▶ [How to complete this task] Look through the records below for the line with "clock inverters,24,0.496". Return that line and each one after it up to and including the line with "1.35 | 4.88 |", exactly.

▶ [Data records]
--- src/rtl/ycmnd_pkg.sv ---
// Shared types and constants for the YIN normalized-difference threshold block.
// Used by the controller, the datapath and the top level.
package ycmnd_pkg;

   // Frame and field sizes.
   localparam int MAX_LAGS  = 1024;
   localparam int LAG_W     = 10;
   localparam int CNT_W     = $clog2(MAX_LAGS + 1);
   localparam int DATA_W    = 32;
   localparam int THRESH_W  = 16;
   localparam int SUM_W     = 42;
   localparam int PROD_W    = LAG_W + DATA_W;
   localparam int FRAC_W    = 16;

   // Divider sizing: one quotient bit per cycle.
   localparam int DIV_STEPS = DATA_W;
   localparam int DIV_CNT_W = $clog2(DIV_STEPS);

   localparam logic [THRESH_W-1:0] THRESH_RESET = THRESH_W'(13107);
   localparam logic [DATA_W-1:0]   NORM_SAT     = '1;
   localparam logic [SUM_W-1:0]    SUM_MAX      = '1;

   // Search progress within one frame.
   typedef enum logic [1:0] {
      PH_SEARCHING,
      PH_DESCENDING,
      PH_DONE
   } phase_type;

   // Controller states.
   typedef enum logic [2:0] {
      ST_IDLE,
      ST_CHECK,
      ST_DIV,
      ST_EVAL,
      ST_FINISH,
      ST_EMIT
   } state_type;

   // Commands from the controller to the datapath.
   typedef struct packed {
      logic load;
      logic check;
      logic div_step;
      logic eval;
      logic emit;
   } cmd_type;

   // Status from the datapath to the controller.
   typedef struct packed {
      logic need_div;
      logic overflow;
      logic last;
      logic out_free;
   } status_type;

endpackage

--

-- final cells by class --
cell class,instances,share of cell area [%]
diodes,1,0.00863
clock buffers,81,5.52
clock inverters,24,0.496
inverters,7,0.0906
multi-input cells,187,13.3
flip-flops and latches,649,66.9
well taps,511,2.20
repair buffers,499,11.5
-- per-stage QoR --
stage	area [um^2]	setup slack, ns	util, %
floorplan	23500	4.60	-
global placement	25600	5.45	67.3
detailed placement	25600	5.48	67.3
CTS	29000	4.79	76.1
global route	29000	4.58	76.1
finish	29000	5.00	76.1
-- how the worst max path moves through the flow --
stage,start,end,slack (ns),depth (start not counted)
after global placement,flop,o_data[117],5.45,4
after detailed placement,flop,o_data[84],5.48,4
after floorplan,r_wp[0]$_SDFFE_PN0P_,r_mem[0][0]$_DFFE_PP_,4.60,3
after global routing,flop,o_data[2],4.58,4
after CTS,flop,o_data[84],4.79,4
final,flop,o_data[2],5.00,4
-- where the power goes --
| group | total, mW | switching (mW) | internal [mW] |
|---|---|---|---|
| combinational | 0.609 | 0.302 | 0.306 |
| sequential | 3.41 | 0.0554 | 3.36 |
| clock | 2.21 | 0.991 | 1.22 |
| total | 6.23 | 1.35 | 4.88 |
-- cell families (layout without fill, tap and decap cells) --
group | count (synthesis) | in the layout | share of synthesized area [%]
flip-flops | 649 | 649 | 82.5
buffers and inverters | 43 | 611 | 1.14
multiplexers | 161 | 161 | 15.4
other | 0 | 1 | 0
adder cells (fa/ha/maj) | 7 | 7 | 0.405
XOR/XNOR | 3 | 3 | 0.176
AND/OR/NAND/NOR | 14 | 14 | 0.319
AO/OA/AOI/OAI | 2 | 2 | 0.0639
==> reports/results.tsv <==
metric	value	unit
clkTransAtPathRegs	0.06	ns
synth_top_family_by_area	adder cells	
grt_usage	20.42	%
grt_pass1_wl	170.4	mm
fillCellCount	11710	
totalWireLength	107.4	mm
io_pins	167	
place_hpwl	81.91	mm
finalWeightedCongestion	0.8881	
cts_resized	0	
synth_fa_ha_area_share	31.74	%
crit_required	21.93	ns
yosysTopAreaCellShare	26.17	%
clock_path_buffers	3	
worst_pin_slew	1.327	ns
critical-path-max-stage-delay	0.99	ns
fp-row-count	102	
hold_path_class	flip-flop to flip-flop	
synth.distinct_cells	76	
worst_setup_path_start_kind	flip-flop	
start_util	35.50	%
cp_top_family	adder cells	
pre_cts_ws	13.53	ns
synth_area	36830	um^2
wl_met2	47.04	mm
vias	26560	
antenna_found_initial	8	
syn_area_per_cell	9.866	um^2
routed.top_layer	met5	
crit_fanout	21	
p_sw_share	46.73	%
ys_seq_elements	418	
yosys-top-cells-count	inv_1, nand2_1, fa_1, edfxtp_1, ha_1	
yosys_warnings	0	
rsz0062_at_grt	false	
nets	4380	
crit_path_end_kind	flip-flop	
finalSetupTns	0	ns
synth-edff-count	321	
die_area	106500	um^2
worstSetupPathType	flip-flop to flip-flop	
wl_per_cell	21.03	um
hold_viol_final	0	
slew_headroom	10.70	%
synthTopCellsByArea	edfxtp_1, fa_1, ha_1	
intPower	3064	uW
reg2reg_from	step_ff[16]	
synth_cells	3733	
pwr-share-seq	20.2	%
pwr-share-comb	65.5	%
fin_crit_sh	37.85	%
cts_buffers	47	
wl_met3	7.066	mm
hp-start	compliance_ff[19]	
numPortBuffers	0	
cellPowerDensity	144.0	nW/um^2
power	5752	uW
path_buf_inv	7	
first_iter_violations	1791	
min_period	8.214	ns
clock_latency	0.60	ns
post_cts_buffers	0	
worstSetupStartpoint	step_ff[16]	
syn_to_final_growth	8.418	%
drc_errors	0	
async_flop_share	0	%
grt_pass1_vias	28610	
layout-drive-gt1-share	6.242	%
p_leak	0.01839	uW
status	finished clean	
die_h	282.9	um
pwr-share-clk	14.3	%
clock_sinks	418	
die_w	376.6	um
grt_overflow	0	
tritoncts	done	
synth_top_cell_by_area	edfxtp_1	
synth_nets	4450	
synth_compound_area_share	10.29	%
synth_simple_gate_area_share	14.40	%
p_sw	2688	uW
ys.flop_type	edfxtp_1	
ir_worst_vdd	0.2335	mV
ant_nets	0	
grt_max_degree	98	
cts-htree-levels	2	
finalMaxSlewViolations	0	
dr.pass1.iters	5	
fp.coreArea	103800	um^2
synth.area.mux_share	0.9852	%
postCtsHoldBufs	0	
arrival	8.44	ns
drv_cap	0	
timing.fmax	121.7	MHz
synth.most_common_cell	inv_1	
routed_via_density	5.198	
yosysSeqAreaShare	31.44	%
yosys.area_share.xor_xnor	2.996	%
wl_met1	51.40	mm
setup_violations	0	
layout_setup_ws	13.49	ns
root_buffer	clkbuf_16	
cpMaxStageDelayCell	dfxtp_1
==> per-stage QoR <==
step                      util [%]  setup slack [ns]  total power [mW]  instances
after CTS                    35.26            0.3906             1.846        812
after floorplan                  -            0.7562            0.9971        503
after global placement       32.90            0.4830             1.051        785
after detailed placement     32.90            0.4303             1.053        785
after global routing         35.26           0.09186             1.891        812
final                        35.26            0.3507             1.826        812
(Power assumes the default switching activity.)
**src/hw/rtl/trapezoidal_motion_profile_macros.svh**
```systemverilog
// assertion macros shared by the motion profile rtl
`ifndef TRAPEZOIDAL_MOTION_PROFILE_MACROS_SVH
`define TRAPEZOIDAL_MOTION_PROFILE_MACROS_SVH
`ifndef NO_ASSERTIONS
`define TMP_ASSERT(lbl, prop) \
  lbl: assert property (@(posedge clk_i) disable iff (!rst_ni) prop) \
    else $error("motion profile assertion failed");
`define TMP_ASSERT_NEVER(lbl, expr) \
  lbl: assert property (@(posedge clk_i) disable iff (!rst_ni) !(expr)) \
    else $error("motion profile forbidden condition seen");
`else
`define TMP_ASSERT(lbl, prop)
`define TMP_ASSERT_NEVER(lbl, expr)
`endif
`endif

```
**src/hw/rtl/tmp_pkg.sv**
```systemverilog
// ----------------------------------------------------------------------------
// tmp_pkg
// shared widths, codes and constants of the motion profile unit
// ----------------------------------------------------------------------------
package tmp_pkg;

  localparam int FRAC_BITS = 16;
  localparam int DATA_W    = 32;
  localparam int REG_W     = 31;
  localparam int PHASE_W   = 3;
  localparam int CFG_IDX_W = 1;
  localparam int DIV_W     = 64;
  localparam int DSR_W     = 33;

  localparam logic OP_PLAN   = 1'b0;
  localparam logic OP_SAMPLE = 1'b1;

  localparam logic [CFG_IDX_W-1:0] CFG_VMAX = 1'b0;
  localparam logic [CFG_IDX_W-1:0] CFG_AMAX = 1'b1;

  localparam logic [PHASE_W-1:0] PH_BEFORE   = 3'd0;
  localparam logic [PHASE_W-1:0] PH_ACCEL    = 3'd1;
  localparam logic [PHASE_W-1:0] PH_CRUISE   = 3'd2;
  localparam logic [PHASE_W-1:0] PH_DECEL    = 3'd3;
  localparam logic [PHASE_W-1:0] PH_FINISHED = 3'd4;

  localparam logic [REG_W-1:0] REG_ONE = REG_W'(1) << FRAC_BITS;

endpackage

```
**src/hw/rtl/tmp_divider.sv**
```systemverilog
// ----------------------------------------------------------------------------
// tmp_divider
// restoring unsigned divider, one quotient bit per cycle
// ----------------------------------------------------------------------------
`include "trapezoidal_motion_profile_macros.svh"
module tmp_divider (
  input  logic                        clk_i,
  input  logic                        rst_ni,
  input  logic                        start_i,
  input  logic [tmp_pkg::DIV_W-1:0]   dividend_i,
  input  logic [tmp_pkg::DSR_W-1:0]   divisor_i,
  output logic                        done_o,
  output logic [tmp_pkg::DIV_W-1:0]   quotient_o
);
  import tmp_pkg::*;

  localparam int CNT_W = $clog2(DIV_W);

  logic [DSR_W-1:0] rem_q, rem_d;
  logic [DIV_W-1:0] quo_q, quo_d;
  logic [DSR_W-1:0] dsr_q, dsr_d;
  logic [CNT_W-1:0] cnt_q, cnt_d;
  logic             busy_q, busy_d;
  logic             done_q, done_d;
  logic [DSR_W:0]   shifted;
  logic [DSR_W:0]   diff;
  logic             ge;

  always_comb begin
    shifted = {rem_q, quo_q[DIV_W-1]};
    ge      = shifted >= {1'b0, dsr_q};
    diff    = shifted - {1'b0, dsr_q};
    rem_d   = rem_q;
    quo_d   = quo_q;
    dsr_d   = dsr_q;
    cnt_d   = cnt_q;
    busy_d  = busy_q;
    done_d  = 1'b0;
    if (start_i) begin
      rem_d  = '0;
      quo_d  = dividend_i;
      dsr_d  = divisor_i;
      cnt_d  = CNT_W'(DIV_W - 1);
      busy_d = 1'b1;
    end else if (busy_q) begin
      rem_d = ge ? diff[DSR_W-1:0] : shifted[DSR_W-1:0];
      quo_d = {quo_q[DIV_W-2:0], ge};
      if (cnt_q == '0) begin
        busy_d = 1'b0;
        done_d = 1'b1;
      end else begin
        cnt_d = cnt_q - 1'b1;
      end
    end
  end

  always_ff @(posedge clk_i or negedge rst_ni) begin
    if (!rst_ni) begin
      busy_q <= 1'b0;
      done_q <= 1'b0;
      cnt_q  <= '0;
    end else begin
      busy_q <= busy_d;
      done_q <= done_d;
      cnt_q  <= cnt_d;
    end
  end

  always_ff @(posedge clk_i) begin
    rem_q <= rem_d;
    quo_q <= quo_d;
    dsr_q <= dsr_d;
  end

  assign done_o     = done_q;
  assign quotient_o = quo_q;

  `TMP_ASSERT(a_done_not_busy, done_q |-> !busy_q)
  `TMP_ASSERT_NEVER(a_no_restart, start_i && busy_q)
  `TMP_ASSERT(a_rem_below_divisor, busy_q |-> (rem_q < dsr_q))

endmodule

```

▶ [Response for this exercise]
clock inverters,24,0.496
inverters,7,0.0906
multi-input cells,187,13.3
flip-flops and latches,649,66.9
well taps,511,2.20
repair buffers,499,11.5
-- per-stage QoR --
stage	area [um^2]	setup slack, ns	util, %
floorplan	23500	4.60	-
global placement	25600	5.45	67.3
detailed placement	25600	5.48	67.3
CTS	29000	4.79	76.1
global route	29000	4.58	76.1
finish	29000	5.00	76.1
-- how the worst max path moves through the flow --
stage,start,end,slack (ns),depth (start not counted)
after global placement,flop,o_data[117],5.45,4
after detailed placement,flop,o_data[84],5.48,4
after floorplan,r_wp[0]$_SDFFE_PN0P_,r_mem[0][0]$_DFFE_PP_,4.60,3
after global routing,flop,o_data[2],4.58,4
after CTS,flop,o_data[84],4.79,4
final,flop,o_data[2],5.00,4
-- where the power goes --
| group | total, mW | switching (mW) | internal [mW] |
|---|---|---|---|
| combinational | 0.609 | 0.302 | 0.306 |
| sequential | 3.41 | 0.0554 | 3.36 |
| clock | 2.21 | 0.991 | 1.22 |
| total | 6.23 | 1.35 | 4.88 |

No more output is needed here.